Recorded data
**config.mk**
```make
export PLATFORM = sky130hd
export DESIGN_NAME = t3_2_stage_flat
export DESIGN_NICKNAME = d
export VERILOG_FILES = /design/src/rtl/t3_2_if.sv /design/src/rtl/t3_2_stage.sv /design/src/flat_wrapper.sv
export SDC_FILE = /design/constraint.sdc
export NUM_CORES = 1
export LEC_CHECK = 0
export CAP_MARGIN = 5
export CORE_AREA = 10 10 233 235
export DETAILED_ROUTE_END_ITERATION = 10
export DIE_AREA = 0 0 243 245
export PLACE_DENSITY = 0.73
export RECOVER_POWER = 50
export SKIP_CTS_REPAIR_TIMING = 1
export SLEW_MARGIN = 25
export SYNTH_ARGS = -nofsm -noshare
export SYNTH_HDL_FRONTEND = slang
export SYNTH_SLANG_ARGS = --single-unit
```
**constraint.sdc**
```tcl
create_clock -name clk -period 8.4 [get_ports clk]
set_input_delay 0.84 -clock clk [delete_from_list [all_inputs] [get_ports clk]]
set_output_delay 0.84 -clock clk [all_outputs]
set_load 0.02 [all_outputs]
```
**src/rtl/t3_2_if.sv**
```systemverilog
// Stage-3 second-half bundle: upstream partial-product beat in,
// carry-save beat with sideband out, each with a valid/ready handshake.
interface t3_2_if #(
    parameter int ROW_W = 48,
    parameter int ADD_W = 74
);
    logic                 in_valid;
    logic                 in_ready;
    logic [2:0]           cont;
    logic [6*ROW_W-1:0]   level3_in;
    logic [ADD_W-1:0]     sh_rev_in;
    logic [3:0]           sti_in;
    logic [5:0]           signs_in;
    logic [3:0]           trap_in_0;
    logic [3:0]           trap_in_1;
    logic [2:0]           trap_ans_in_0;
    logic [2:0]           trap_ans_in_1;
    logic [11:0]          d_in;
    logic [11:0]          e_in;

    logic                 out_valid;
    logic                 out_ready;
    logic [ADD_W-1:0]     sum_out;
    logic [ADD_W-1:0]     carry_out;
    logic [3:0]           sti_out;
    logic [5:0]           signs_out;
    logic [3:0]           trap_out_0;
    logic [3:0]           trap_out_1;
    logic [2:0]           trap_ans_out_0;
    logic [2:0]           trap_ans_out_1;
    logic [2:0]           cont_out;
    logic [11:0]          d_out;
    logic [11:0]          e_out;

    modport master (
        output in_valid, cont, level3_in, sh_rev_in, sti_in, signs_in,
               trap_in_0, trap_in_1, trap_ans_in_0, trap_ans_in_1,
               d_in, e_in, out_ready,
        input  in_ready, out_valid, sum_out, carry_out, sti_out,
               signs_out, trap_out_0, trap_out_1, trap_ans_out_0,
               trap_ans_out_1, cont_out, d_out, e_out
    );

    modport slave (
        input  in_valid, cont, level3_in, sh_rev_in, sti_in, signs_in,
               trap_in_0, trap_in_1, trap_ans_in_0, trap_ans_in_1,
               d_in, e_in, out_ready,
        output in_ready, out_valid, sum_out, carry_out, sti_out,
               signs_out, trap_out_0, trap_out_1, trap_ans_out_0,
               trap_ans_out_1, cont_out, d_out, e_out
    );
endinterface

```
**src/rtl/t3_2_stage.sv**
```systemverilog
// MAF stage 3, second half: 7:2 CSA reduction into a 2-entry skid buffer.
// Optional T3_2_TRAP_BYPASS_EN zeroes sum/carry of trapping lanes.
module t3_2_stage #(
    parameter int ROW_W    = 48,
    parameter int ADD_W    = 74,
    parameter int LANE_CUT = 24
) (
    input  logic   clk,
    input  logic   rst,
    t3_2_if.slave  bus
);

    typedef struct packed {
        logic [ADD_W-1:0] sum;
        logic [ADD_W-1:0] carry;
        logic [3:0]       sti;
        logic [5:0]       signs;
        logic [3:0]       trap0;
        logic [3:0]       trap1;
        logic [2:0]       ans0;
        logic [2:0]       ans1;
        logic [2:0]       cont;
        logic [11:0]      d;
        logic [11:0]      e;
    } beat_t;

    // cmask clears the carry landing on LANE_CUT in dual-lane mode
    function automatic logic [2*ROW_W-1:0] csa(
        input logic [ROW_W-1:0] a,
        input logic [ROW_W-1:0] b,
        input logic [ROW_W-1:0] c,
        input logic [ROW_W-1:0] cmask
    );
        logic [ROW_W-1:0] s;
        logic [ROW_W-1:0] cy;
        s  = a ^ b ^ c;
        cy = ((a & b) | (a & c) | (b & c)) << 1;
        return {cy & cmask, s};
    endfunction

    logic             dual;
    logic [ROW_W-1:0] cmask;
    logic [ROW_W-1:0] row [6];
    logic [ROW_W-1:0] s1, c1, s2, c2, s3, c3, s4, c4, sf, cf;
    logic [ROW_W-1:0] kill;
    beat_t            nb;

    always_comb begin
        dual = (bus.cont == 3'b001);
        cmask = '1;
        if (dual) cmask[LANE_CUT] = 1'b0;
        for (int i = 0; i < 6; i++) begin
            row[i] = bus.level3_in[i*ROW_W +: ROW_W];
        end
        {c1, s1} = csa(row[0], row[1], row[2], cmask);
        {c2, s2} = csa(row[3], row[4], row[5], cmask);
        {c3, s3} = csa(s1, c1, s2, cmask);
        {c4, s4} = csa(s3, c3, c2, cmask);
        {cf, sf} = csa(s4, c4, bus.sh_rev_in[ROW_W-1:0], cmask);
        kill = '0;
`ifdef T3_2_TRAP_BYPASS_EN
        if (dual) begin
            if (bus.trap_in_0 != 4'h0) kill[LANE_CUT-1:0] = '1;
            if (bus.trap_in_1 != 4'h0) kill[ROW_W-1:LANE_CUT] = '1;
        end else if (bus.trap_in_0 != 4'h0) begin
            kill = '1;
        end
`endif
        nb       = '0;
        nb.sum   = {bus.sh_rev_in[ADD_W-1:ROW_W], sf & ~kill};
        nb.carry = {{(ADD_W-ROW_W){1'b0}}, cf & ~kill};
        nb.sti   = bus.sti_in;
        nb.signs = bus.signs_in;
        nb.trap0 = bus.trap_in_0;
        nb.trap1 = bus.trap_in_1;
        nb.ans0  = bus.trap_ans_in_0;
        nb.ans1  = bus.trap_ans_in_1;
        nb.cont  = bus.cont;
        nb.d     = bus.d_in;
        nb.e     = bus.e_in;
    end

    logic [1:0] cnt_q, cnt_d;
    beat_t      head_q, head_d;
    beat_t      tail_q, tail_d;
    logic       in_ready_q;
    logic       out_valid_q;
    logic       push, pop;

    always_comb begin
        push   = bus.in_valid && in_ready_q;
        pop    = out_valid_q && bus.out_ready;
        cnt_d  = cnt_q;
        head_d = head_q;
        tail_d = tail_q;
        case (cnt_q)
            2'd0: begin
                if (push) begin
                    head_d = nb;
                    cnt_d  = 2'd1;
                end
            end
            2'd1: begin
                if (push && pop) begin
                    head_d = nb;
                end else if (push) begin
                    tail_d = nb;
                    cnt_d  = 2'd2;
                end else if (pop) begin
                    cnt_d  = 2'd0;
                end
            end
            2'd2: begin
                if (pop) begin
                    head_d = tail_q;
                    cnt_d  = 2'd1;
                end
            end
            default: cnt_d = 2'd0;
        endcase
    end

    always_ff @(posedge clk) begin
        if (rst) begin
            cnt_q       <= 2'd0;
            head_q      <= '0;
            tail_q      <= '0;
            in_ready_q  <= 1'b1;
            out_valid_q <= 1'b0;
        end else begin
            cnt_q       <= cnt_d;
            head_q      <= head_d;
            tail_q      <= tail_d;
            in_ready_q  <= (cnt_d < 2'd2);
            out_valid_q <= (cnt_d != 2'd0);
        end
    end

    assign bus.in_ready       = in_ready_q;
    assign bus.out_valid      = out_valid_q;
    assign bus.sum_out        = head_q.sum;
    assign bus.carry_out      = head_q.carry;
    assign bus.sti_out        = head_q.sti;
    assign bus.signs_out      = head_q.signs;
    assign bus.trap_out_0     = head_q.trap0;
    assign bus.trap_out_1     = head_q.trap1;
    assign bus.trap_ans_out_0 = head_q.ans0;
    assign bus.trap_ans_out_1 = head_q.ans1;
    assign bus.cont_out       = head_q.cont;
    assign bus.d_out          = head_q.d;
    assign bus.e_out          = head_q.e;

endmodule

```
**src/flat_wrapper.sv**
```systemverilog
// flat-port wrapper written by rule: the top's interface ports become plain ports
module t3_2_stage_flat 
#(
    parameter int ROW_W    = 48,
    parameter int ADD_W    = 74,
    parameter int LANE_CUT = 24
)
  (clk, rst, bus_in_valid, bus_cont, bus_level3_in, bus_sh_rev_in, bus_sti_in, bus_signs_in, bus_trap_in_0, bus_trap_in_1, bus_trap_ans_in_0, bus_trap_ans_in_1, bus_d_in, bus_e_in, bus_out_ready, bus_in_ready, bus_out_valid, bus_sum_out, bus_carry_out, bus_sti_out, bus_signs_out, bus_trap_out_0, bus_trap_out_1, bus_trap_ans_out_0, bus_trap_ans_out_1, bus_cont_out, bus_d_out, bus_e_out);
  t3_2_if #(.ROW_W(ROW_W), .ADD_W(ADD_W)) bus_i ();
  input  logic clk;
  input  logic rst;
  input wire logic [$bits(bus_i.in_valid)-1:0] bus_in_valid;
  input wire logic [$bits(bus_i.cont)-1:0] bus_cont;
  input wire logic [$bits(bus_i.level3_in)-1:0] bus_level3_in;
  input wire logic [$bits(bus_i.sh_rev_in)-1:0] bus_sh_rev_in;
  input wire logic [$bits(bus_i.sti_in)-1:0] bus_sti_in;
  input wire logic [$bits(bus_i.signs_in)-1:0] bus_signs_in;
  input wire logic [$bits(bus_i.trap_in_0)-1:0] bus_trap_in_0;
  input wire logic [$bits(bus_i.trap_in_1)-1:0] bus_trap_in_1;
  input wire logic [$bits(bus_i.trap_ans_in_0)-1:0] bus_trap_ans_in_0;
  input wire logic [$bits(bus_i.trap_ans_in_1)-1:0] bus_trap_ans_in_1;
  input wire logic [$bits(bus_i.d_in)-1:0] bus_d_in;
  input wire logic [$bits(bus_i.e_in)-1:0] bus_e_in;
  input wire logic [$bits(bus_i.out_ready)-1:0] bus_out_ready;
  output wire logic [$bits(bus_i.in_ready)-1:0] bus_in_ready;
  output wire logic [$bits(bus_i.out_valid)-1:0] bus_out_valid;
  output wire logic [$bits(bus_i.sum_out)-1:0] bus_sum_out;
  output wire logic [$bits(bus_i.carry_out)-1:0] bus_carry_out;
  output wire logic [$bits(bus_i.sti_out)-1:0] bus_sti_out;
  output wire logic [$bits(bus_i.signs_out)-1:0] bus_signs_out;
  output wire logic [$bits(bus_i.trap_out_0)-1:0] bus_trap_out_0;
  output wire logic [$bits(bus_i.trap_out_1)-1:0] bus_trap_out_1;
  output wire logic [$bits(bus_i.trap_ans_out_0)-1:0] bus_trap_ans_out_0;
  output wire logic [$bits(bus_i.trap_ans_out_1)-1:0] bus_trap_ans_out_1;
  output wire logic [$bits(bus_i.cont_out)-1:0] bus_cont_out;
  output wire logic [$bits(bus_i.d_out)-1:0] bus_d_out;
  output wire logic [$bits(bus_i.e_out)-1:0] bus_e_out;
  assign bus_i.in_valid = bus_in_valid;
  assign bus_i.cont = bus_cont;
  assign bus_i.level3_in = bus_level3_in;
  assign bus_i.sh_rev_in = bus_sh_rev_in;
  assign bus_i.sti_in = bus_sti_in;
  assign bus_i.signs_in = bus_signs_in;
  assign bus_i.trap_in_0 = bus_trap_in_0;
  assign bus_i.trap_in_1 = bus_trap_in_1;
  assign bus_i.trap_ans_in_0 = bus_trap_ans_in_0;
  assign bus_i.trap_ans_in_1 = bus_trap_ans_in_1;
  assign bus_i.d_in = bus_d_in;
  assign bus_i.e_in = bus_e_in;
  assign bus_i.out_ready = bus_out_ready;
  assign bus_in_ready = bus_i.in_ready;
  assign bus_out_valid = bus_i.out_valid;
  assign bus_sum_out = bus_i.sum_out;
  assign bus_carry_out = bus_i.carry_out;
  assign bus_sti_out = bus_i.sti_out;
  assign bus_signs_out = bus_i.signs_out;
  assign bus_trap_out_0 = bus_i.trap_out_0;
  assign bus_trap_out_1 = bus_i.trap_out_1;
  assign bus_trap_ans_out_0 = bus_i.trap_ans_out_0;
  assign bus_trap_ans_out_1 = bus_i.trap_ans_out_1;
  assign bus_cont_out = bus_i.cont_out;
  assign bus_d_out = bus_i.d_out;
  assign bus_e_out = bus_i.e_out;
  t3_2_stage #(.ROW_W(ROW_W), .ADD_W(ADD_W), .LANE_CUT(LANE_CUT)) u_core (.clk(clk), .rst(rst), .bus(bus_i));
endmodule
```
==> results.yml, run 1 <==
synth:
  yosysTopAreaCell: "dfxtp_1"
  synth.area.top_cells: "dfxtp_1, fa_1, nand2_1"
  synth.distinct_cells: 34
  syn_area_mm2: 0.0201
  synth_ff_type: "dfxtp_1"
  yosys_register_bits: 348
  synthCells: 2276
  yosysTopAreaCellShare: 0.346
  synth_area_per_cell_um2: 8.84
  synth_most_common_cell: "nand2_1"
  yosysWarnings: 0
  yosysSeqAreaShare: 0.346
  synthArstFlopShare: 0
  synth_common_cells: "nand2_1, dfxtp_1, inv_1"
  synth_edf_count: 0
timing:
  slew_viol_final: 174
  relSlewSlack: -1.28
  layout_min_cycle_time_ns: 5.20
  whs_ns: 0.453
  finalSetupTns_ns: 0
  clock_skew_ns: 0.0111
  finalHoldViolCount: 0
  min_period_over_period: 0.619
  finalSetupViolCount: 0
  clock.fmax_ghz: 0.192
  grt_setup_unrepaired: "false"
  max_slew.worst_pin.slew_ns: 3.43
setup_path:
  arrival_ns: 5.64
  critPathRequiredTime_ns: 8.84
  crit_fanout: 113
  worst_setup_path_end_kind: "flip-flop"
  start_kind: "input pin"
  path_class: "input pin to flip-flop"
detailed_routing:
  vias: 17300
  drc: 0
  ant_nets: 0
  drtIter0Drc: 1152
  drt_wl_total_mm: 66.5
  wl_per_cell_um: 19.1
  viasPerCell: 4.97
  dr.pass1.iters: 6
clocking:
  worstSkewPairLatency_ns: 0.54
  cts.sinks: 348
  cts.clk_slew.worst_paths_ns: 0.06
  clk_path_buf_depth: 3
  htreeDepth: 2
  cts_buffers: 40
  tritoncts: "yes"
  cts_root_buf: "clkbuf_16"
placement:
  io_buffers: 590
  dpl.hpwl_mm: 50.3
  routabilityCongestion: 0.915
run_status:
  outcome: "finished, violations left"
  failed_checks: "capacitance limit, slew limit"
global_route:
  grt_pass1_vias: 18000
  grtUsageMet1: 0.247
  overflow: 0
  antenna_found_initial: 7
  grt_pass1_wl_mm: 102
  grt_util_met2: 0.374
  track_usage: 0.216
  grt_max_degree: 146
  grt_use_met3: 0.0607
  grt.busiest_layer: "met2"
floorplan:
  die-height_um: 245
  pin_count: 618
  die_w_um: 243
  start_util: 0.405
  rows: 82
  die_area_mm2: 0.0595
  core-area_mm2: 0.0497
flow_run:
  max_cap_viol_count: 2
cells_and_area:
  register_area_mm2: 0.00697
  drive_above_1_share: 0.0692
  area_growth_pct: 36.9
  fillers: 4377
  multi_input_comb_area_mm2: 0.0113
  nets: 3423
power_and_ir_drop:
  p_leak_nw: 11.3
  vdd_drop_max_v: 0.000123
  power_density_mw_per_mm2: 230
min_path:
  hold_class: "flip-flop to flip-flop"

Task statement
The result should be every line that contains "else", copied from the entries.

Answer
        end else if (bus.trap_in_0 != 4'h0) begin
                end else if (push) begin
                end else if (pop) begin
        end else begin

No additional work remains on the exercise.